# [EXERCISE PROMPT]
In the listing below, the lines starting with the line with "cell usage in" and going on through the line with "322 | 313 |" are to be reproduced exactly, and only those.
--- DATA PROVIDED ---
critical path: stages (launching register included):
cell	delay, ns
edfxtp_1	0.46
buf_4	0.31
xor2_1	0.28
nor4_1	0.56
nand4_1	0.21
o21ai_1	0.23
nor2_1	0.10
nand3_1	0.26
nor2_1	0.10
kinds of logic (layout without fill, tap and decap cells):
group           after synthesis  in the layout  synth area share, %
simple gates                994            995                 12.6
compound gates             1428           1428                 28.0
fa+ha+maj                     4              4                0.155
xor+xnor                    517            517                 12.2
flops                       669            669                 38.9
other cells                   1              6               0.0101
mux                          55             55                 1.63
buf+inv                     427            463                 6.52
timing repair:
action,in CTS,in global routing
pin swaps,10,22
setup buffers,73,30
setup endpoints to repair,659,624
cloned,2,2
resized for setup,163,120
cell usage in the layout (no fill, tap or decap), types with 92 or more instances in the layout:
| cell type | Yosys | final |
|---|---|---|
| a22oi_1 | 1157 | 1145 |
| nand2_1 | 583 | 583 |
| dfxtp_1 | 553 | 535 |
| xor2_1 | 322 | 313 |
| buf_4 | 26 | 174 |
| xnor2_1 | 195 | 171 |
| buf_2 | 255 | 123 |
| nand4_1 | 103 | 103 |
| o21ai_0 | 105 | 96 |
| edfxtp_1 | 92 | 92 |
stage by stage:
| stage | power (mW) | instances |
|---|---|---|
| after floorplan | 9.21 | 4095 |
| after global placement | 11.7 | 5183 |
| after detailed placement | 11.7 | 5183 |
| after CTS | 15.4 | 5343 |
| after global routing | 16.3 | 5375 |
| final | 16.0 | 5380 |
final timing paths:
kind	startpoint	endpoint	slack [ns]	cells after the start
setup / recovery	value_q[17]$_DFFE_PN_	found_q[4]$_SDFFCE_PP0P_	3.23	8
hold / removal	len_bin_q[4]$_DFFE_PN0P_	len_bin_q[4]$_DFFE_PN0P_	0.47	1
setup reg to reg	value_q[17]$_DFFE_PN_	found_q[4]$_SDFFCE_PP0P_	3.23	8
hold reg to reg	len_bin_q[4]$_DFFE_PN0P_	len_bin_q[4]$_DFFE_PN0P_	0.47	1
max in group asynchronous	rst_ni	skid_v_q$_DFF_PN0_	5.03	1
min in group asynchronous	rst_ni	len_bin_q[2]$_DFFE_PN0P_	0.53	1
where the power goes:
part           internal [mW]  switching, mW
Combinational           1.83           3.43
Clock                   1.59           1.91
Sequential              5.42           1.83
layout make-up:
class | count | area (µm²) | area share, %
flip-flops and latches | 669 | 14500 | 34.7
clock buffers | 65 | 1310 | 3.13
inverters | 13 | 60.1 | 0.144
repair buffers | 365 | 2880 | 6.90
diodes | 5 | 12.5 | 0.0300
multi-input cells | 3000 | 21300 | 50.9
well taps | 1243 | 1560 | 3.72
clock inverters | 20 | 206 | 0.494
---
# [ANSWER TO THE PROBLEM]
cell usage in the layout (no fill, tap or decap), types with 92 or more instances in the layout:
| cell type | Yosys | final |
|---|---|---|
| a22oi_1 | 1157 | 1145 |
| nand2_1 | 583 | 583 |
| dfxtp_1 | 553 | 535 |
| xor2_1 | 322 | 313 |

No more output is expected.